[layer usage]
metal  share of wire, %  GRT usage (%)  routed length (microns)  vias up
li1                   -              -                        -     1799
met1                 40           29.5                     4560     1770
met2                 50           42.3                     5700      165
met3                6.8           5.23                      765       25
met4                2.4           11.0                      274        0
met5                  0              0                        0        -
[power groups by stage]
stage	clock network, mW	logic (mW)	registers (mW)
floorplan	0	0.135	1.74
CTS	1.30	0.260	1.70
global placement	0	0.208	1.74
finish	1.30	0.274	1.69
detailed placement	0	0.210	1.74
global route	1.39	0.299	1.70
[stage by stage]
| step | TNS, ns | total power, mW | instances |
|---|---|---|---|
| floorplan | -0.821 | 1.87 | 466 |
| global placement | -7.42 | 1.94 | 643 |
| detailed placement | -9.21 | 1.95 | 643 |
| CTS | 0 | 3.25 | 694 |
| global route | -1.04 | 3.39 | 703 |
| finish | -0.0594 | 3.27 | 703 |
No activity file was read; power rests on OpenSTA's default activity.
<file path="src/rtl/cmx_pkg.sv">
`default_nettype none

package cmx_pkg;

  // ****************************************
  // opcodes
  // ****************************************
  localparam logic [15:0] OP_CMP_FIRST_ACC_VIA_DATA_ONE = 16'h83d6;
  localparam logic [15:0] OP_CMP_SECOND_ACC_VIA_DATA_ONE = 16'h8bd6;
  localparam logic [15:0] OP_CMP_FIRST_ACC_VIA_DATA_TWO = 16'h83d3;
  localparam logic [15:0] OP_CMP_SECOND_ACC_VIA_DATA_TWO = 16'h8bd3;
  localparam logic [15:0] OP_MOVE_WORDS_EXEC_TO_EXEC = 16'h8bd7;
  localparam logic [15:0] OP_MOVE_WORDS_EXEC_TO_DATA_ONE = 16'h8bd8;
  localparam logic [15:0] OP_MOVE_WORDS_EXEC_TO_DATA_TWO = 16'h8bd9;
  localparam logic [15:0] OP_MOVE_WORDS_DATA_ONE_TO_EXEC = 16'h8bda;
  localparam logic [15:0] OP_MOVE_WORDS_DATA_ONE_TO_DATA_ONE = 16'h8bdb;

  // ****************************************
  // counts, widths and steps
  // ****************************************
  localparam int WORD_W = 16;
  localparam int FIFO_DEPTH = 8;
  localparam logic [1:0] IND_LEVELS = 2'h3;
  localparam logic [15:0] PC_STEP_NOSKIP = 16'h0002;
  localparam logic [15:0] PC_STEP_SKIP = 16'h0003;
  localparam logic [15:0] PC_STEP_MOVE = 16'h0001;
  localparam logic [15:0] ADDR_STEP = 16'h0001;
  localparam int ADDR_MSB = 15;

  typedef enum logic [1:0] {
    MAP_EXEC = 2'b00,
    MAP_FIRST_DATA = 2'b01,
    MAP_SECOND_DATA = 2'b10
  } cmx_map_e;

  typedef enum logic [1:0] {
    MOP_READ = 2'b00,
    MOP_WRITE = 2'b01,
    MOP_CHECK = 2'b10
  } cmx_mop_e;

  typedef enum logic [2:0] {
    ST_IDLE = 3'b000,
    ST_PTR = 3'b001,
    ST_RES = 3'b010,
    ST_IND = 3'b011,
    ST_OPND = 3'b100,
    ST_CHK_SRC = 3'b101,
    ST_CHK_DST = 3'b110,
    ST_MOVE = 3'b111
  } cmx_state_e;

  // ****************************************
  // carriers
  // ****************************************
  typedef struct packed {
    logic valid;
    cmx_mop_e op;
    cmx_map_e map;
    logic [15:0] addr;
    logic [15:0] wdata;
    logic accMem;
    logic baseChk;
  } cmx_memReq_s;

  typedef struct packed {
    logic ack;
    logic [15:0] rdata;
    logic fault;
  } cmx_memRsp_s;

  typedef struct packed {
    logic start;
    logic [15:0] opcode;
    logic [15:0] pc;
    logic [15:0] accA;
    logic [15:0] accB;
    logic [15:0] idx;
    logic cdsMode;
  } cmx_cmd_s;

  typedef struct packed {
    logic done;
    logic skip;
    logic restart;
    logic fault;
    logic [15:0] pc;
    logic [15:0] accA;
    logic [15:0] accB;
    logic [15:0] idx;
  } cmx_res_s;

  typedef struct packed {
    cmx_state_e st;
    logic busy;
    cmx_cmd_s cmd;
    logic [15:0] ptr;
    logic [1:0] lvl;
    logic [15:0] pend;
    logic stop;
    cmx_memReq_s req;
    cmx_res_s res;
  } cmx_top_s;

endpackage

`default_nettype wire

</file>
<file path="src/rtl/cmx_exec.sv">
`timescale 1ns/1ps
`default_nettype none

// ****************************************
// word fifo between source reads and writes
// ****************************************
module cmx_fifo #(
  parameter int W = 16,
  parameter int D = 8
) (
  input wire logic clk_sys, // system clock
  input wire logic nrst, // async reset, low
  input wire logic inValid, // push request
  output logic inReady, // room for a word
  input wire logic [W-1:0] inData, // pushed word
  output logic outValid, // word available
  input wire logic outReady, // pop request
  output logic [W-1:0] outData // head word
);
  localparam int AW = (D > 1) ? $clog2(D) : 1;
  localparam int CW = $clog2(D + 1);

  typedef struct packed {
    logic [D-1:0][W-1:0] mem;
    logic [AW-1:0] wp;
    logic [AW-1:0] rp;
    logic [CW-1:0] cnt;
  } cmx_fifoSt_s;

  cmx_fifoSt_s s_ff;
  cmx_fifoSt_s nxt_s;
  logic doPush;
  logic doPop;

  // pointer wrap also holds for depths that are not powers of two
  function automatic logic [AW-1:0] ptrInc(input logic [AW-1:0] p);
    ptrInc = (p == AW'(D - 1)) ? '0 : p + 1'b1;
  endfunction

  // flags straight from the count
  assign inReady = (s_ff.cnt != CW'(D));
  assign outValid = (s_ff.cnt != '0);
  assign outData = s_ff.mem[s_ff.rp];
  assign doPush = inValid && inReady;
  assign doPop = outValid && outReady;

  // next state
  always_comb begin
    nxt_s = s_ff;
    if (doPush) begin
      nxt_s.mem[s_ff.wp] = inData;
      nxt_s.wp = ptrInc(s_ff.wp);
    end
    if (doPop) begin
      nxt_s.rp = ptrInc(s_ff.rp);
    end
    if (doPush && !doPop) begin
      nxt_s.cnt = s_ff.cnt + 1'b1;
    end else if (doPop && !doPush) begin
      nxt_s.cnt = s_ff.cnt - 1'b1;
    end
  end

  always_ff @(posedge clk_sys or negedge nrst) begin
    if (!nrst) begin
      s_ff <= '0;
    end else begin
      s_ff <= nxt_s;
    end
  end
endmodule

// ****************************************
// cross-map compare and word move engine
// ****************************************
module cmx_exec (
  input wire logic clk_sys, // system clock
  input wire logic nrst, // async reset, low
  input wire cmx_pkg::cmx_cmd_s cmd, // instruction start and regs
  input wire logic irqPend, // interrupt waiting
  output cmx_pkg::cmx_memReq_s memReq, // memory request
  input wire cmx_pkg::cmx_memRsp_s memRsp, // memory answer
  output cmx_pkg::cmx_res_s res, // result and new regs
  output logic busy // instruction running
);
  cmx_pkg::cmx_top_s s_ff;
  cmx_pkg::cmx_top_s nxt_s;
  logic fifoInRdy;
  logic fifoOutVld;
  logic [15:0] fifoOutData;
  logic fifoPush;
  logic fifoPop;
  logic fin;
  logic canRead;
  logic [15:0] selAcc;

  // ****************************************
  // opcode decode
  // ****************************************
  function automatic logic isCmp(input logic [15:0] op);
    isCmp = (op == cmx_pkg::OP_CMP_FIRST_ACC_VIA_DATA_ONE)
         || (op == cmx_pkg::OP_CMP_SECOND_ACC_VIA_DATA_ONE)
         || (op == cmx_pkg::OP_CMP_FIRST_ACC_VIA_DATA_TWO)
         || (op == cmx_pkg::OP_CMP_SECOND_ACC_VIA_DATA_TWO);
  endfunction

  function automatic logic isMove(input logic [15:0] op);
    isMove = (op == cmx_pkg::OP_MOVE_WORDS_EXEC_TO_EXEC)
          || (op == cmx_pkg::OP_MOVE_WORDS_EXEC_TO_DATA_ONE)
          || (op == cmx_pkg::OP_MOVE_WORDS_EXEC_TO_DATA_TWO)
          || (op == cmx_pkg::OP_MOVE_WORDS_DATA_ONE_TO_EXEC)
          || (op == cmx_pkg::OP_MOVE_WORDS_DATA_ONE_TO_DATA_ONE);
  endfunction

  // compares: the low opcode bits pick the data map
  function automatic cmx_pkg::cmx_map_e cmpMap(input logic [15:0] op);
    cmpMap = (op[2:0] == 3'h6) ? cmx_pkg::MAP_FIRST_DATA : cmx_pkg::MAP_SECOND_DATA;
  endfunction

  function automatic cmx_pkg::cmx_map_e srcMap(input logic [15:0] op);
    if (op == cmx_pkg::OP_MOVE_WORDS_DATA_ONE_TO_EXEC
        || op == cmx_pkg::OP_MOVE_WORDS_DATA_ONE_TO_DATA_ONE) begin
      srcMap = cmx_pkg::MAP_FIRST_DATA;
    end else begin
      srcMap = cmx_pkg::MAP_EXEC;
    end
  endfunction

  function automatic cmx_pkg::cmx_map_e dstMap(input logic [15:0] op);
    case (op)
      cmx_pkg::OP_MOVE_WORDS_EXEC_TO_DATA_ONE: dstMap = cmx_pkg::MAP_FIRST_DATA;
      cmx_pkg::OP_MOVE_WORDS_DATA_ONE_TO_DATA_ONE: dstMap = cmx_pkg::MAP_FIRST_DATA;
      cmx_pkg::OP_MOVE_WORDS_EXEC_TO_DATA_TWO: dstMap = cmx_pkg::MAP_SECOND_DATA;
      default: dstMap = cmx_pkg::MAP_EXEC;
    endcase
  endfunction

  // base checks happen only where the address lives in the execute map
  function automatic logic chkSrc(input logic [15:0] op);
    chkSrc = isMove(op) && (srcMap(op) == cmx_pkg::MAP_EXEC);
  endfunction

  function automatic logic chkDst(input logic [15:0] op);
    chkDst = isMove(op) && (dstMap(op) == cmx_pkg::MAP_EXEC);
  endfunction

  function automatic cmx_pkg::cmx_memReq_s mkReq(
    input cmx_pkg::cmx_mop_e op,
    input cmx_pkg::cmx_map_e map,
    input logic [15:0] addr,
    input logic [15:0] wdata,
    input logic accMem,
    input logic baseChk
  );
    mkReq.valid = 1'b1;
    mkReq.op = op;
    mkReq.map = map;
    mkReq.addr = addr;
    mkReq.wdata = wdata;
    mkReq.accMem = accMem;
    mkReq.baseChk = baseChk;
  endfunction

  // the buffer holds words read but not yet written back
  cmx_fifo #(
    .W(cmx_pkg::WORD_W),
    .D(cmx_pkg::FIFO_DEPTH)
  ) u_fifo (
    .clk_sys(clk_sys),
    .nrst(nrst),
    .inValid(fifoPush),
    .inReady(fifoInRdy),
    .inData(memRsp.rdata),
    .outValid(fifoOutVld),
    .outReady(fifoPop),
    .outData(fifoOutData)
  );

  assign selAcc = s_ff.cmd.opcode[11] ? s_ff.cmd.accB : s_ff.cmd.accA;
  // a full buffer or a pending interrupt stalls the reads
  assign canRead = !s_ff.stop && !irqPend && fifoInRdy
                && (s_ff.cmd.idx > s_ff.pend);

  // ****************************************
  // sequencer
  // ****************************************
  always_comb begin
    nxt_s = s_ff;
    nxt_s.res.done = 1'b0;
    fin = 1'b0;
    fifoPush = 1'b0;
    fifoPop = 1'b0;
    if (memRsp.ack) begin
      nxt_s.req.valid = 1'b0;
    end
    case (s_ff.st)
      cmx_pkg::ST_IDLE: begin
        if (cmd.start) begin
          nxt_s.cmd = cmd;
          nxt_s.busy = 1'b1;
          nxt_s.lvl = '0;
          nxt_s.pend = '0;
          nxt_s.stop = 1'b0;
          nxt_s.res.skip = 1'b0;
          nxt_s.res.restart = 1'b0;
          nxt_s.res.fault = 1'b0;
          if (isCmp(cmd.opcode)) begin
            nxt_s.req = mkReq(cmx_pkg::MOP_READ, cmx_pkg::MAP_EXEC,
                              cmd.pc + cmx_pkg::ADDR_STEP, '0, 1'b1, 1'b0);
            nxt_s.st = cmx_pkg::ST_PTR;
          end else if (cmd.cdsMode && chkSrc(cmd.opcode)) begin
            nxt_s.req = mkReq(cmx_pkg::MOP_CHECK, cmx_pkg::MAP_EXEC,
                              cmd.accA, '0, 1'b0, 1'b1);
            nxt_s.st = cmx_pkg::ST_CHK_SRC;
          end else if (cmd.cdsMode && chkDst(cmd.opcode)) begin
            nxt_s.req = mkReq(cmx_pkg::MOP_CHECK, cmx_pkg::MAP_EXEC,
                              cmd.accB, '0, 1'b0, 1'b1);
            nxt_s.st = cmx_pkg::ST_CHK_DST;
          end else if (isMove(cmd.opcode)) begin
            nxt_s.st = cmx_pkg::ST_MOVE;
          end else begin
            // foreign opcode: hand it straight back as a fault
            nxt_s.res.fault = 1'b1;
            fin = 1'b1;
          end
        end
      end
      cmx_pkg::ST_PTR, cmx_pkg::ST_IND: begin
        if (memRsp.ack) begin
          nxt_s.ptr = memRsp.rdata;
          nxt_s.res.fault = memRsp.fault;
          fin = memRsp.fault;
          nxt_s.st = cmx_pkg::ST_RES;
        end
      end
      cmx_pkg::ST_RES: begin
        if (s_ff.ptr[cmx_pkg::ADDR_MSB]) begin
          if (s_ff.lvl == cmx_pkg::IND_LEVELS && irqPend) begin
            nxt_s.res.restart = 1'b1;
            fin = 1'b1;
          end else begin
            // indirect step in the execute map, accumulators reachable
            nxt_s.req = mkReq(cmx_pkg::MOP_READ, cmx_pkg::MAP_EXEC,
                              {1'b0, s_ff.ptr[14:0]}, '0, 1'b1,
                              s_ff.cmd.cdsMode);
            if (s_ff.lvl != cmx_pkg::IND_LEVELS) begin
              nxt_s.lvl = s_ff.lvl + 1'b1;
            end
            nxt_s.st = cmx_pkg::ST_IND;
          end
        end else begin
          // low addresses land on real memory words here
          nxt_s.req = mkReq(cmx_pkg::MOP_READ, cmpMap(s_ff.cmd.opcode),
                            {1'b0, s_ff.ptr[14:0]}, '0, 1'b0, 1'b0);
          nxt_s.st = cmx_pkg::ST_OPND;
        end
      end
      cmx_pkg::ST_OPND: begin
        if (memRsp.ack) begin
          fin = 1'b1;
          nxt_s.res.fault = memRsp.fault;
          if (!memRsp.fault) begin
            nxt_s.res.skip = (memRsp.rdata != selAcc);
            nxt_s.cmd.pc = s_ff.cmd.pc + ((memRsp.rdata != selAcc) ?
                           cmx_pkg::PC_STEP_SKIP : cmx_pkg::PC_STEP_NOSKIP);
          end
        end
      end
      cmx_pkg::ST_CHK_SRC: begin
        if (memRsp.ack) begin
          nxt_s.cmd.accA = memRsp.rdata; // base-relative form
          if (memRsp.fault) begin
            nxt_s.res.fault = 1'b1;
            fin = 1'b1;
          end else if (chkDst(s_ff.cmd.opcode)) begin
            nxt_s.req = mkReq(cmx_pkg::MOP_CHECK, cmx_pkg::MAP_EXEC,
                              s_ff.cmd.accB, '0, 1'b0, 1'b1);
            nxt_s.st = cmx_pkg::ST_CHK_DST;
          end else begin
            nxt_s.st = cmx_pkg::ST_MOVE;
          end
        end
      end
      cmx_pkg::ST_CHK_DST: begin
        if (memRsp.ack) begin
          nxt_s.cmd.accB = memRsp.rdata;
          nxt_s.res.fault = memRsp.fault;
          fin = memRsp.fault;
          nxt_s.st = cmx_pkg::ST_MOVE;
        end
      end
      cmx_pkg::ST_MOVE: begin
        if (s_ff.req.valid) begin
          if (memRsp.ack && s_ff.req.op == cmx_pkg::MOP_READ) begin
            fifoPush = 1'b1;
            nxt_s.cmd.accA = s_ff.cmd.accA + cmx_pkg::ADDR_STEP;
            nxt_s.pend = s_ff.pend + cmx_pkg::ADDR_STEP;
          end else if (memRsp.ack) begin
            // progress lives in the registers word by word
            nxt_s.cmd.accB = s_ff.cmd.accB + cmx_pkg::ADDR_STEP;
            nxt_s.cmd.idx = s_ff.cmd.idx - cmx_pkg::ADDR_STEP;
          end
        end else begin
          nxt_s.stop = s_ff.stop || irqPend;
          if (canRead) begin
            nxt_s.req = mkReq(cmx_pkg::MOP_READ, srcMap(s_ff.cmd.opcode),
                              s_ff.cmd.accA, '0, 1'b0, 1'b0);
          end else if (fifoOutVld) begin
            fifoPop = 1'b1;
            nxt_s.pend = s_ff.pend - cmx_pkg::ADDR_STEP;
            nxt_s.req = mkReq(cmx_pkg::MOP_WRITE, dstMap(s_ff.cmd.opcode),
                              s_ff.cmd.accB, fifoOutData, 1'b0,
                              1'b0);
          end else begin
            // buffer drained: either finished or parked for the interrupt
            nxt_s.res.restart = (s_ff.cmd.idx != '0);
            if (s_ff.cmd.idx == '0) begin
              nxt_s.cmd.pc = s_ff.cmd.pc + cmx_pkg::PC_STEP_MOVE;
            end
            fin = 1'b1;
          end
        end
      end
      default: begin
        nxt_s.st = cmx_pkg::ST_IDLE;
      end
    endcase
    if (fin) begin
      nxt_s.st = cmx_pkg::ST_IDLE;
      nxt_s.busy = 1'b0;
      nxt_s.res.done = 1'b1;
      nxt_s.res.pc = nxt_s.cmd.pc;
      nxt_s.res.accA = nxt_s.cmd.accA;
      nxt_s.res.accB = nxt_s.cmd.accB;
      nxt_s.res.idx = nxt_s.cmd.idx;
    end
  end

  always_ff @(posedge clk_sys or negedge nrst) begin
    if (!nrst) begin
      s_ff <= '0;
    end else begin
      s_ff <= nxt_s;
    end
  end

  assign memReq = s_ff.req;
  assign res = s_ff.res;
  assign busy = s_ff.busy;

  // ****************************************
  // checks
  // ****************************************
  a_ptr_fetch: assert property (@(posedge clk_sys) disable iff (!nrst)
    (s_ff.st == cmx_pkg::ST_IDLE && cmd.start && isCmp(cmd.opcode))
    |=> (memReq.valid && memReq.addr == $past(cmd.pc) + 16'h0001))
    else $error("pointer word not fetched at pc plus one");

  a_cmp_skip: assert property (@(posedge clk_sys) disable iff (!nrst)
    (s_ff.st == cmx_pkg::ST_OPND && memRsp.ack && !memRsp.fault)
    |=> (res.done && res.skip == ($past(memRsp.rdata) != $past(selAcc))))
    else $error("skip does not follow inequality");

  a_skip_pc: assert property (@(posedge clk_sys) disable iff (!nrst)
    (s_ff.st == cmx_pkg::ST_OPND && memRsp.ack && !memRsp.fault)
    |=> (res.pc == $past(s_ff.cmd.pc) + (res.skip ? 16'h0003 : 16'h0002)))
    else $error("pc step after compare wrong");

  a_final_map: assert property (@(posedge clk_sys) disable iff (!nrst)
    (s_ff.st == cmx_pkg::ST_OPND && memReq.valid)
    |-> (memReq.map == cmpMap(s_ff.cmd.opcode) && !memReq.accMem && !memReq.baseChk))
    else $error("final operand access uses wrong map or checks");

  a_ind_exec: assert property (@(posedge clk_sys) disable iff (!nrst)
    (s_ff.st == cmx_pkg::ST_IND && memReq.valid)
    |-> (memReq.map == cmx_pkg::MAP_EXEC && memReq.accMem
         && memReq.baseChk == s_ff.cmd.cdsMode))
    else $error("indirect step not in execute map");

  a_ind_restart: assert property (@(posedge clk_sys) disable iff (!nrst)
    (s_ff.st == cmx_pkg::ST_RES && s_ff.ptr[15] && irqPend)
    |=> (res.done == ($past(s_ff.lvl) == cmx_pkg::IND_LEVELS) && res.restart == res.done))
    else $error("interrupt taken at wrong indirection depth");

  a_move_exit: assert property (@(posedge clk_sys) disable iff (!nrst)
    (res.done && isMove(s_ff.cmd.opcode) && !res.restart && !res.fault)
    |-> (res.idx == 16'h0000 && !fifoOutVld && s_ff.pend == 16'h0000))
    else $error("move exit with words left over");

  a_move_write: assert property (@(posedge clk_sys) disable iff (!nrst)
    (s_ff.st == cmx_pkg::ST_MOVE && memReq.valid && memReq.op == cmx_pkg::MOP_WRITE)
    |-> (memReq.map == dstMap(s_ff.cmd.opcode) && memReq.addr == s_ff.cmd.accB))
    else $error("move write to wrong map or address");

  a_chk_first: assert property (@(posedge clk_sys) disable iff (!nrst)
    (s_ff.st == cmx_pkg::ST_IDLE && cmd.start && cmd.cdsMode && chkSrc(cmd.opcode))
    |=> (memReq.op == cmx_pkg::MOP_CHECK && memReq.addr == $past(cmd.accA)))
    else $error("source not checked before move");

  a_move_progress: assert property (@(posedge clk_sys) disable iff (!nrst)
    (s_ff.st == cmx_pkg::ST_MOVE && memRsp.ack && s_ff.req.op == cmx_pkg::MOP_WRITE)
    |=> (s_ff.cmd.idx == $past(s_ff.cmd.idx) - 16'h0001))
    else $error("count not decremented per written word");
endmodule

`default_nettype wire

</file>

******************************

Transcribe, exactly and without additions, the lines of the records above, beginning with the line that contains "cmx_fifoSt_s nxt_s;" and ending with the line that contains "if (doPush && !doPop) begin", both included.

> [Answer for the task]
  cmx_fifoSt_s nxt_s;
  logic doPush;
  logic doPop;

  // pointer wrap also holds for depths that are not powers of two
  function automatic logic [AW-1:0] ptrInc(input logic [AW-1:0] p);
    ptrInc = (p == AW'(D - 1)) ? '0 : p + 1'b1;
  endfunction

  // flags straight from the count
  assign inReady = (s_ff.cnt != CW'(D));
  assign outValid = (s_ff.cnt != '0);
  assign outData = s_ff.mem[s_ff.rp];
  assign doPush = inValid && inReady;
  assign doPop = outValid && outReady;

  // next state
  always_comb begin
    nxt_s = s_ff;
    if (doPush) begin
      nxt_s.mem[s_ff.wp] = inData;
      nxt_s.wp = ptrInc(s_ff.wp);
    end
    if (doPop) begin
      nxt_s.rp = ptrInc(s_ff.rp);
    end
    if (doPush && !doPop) begin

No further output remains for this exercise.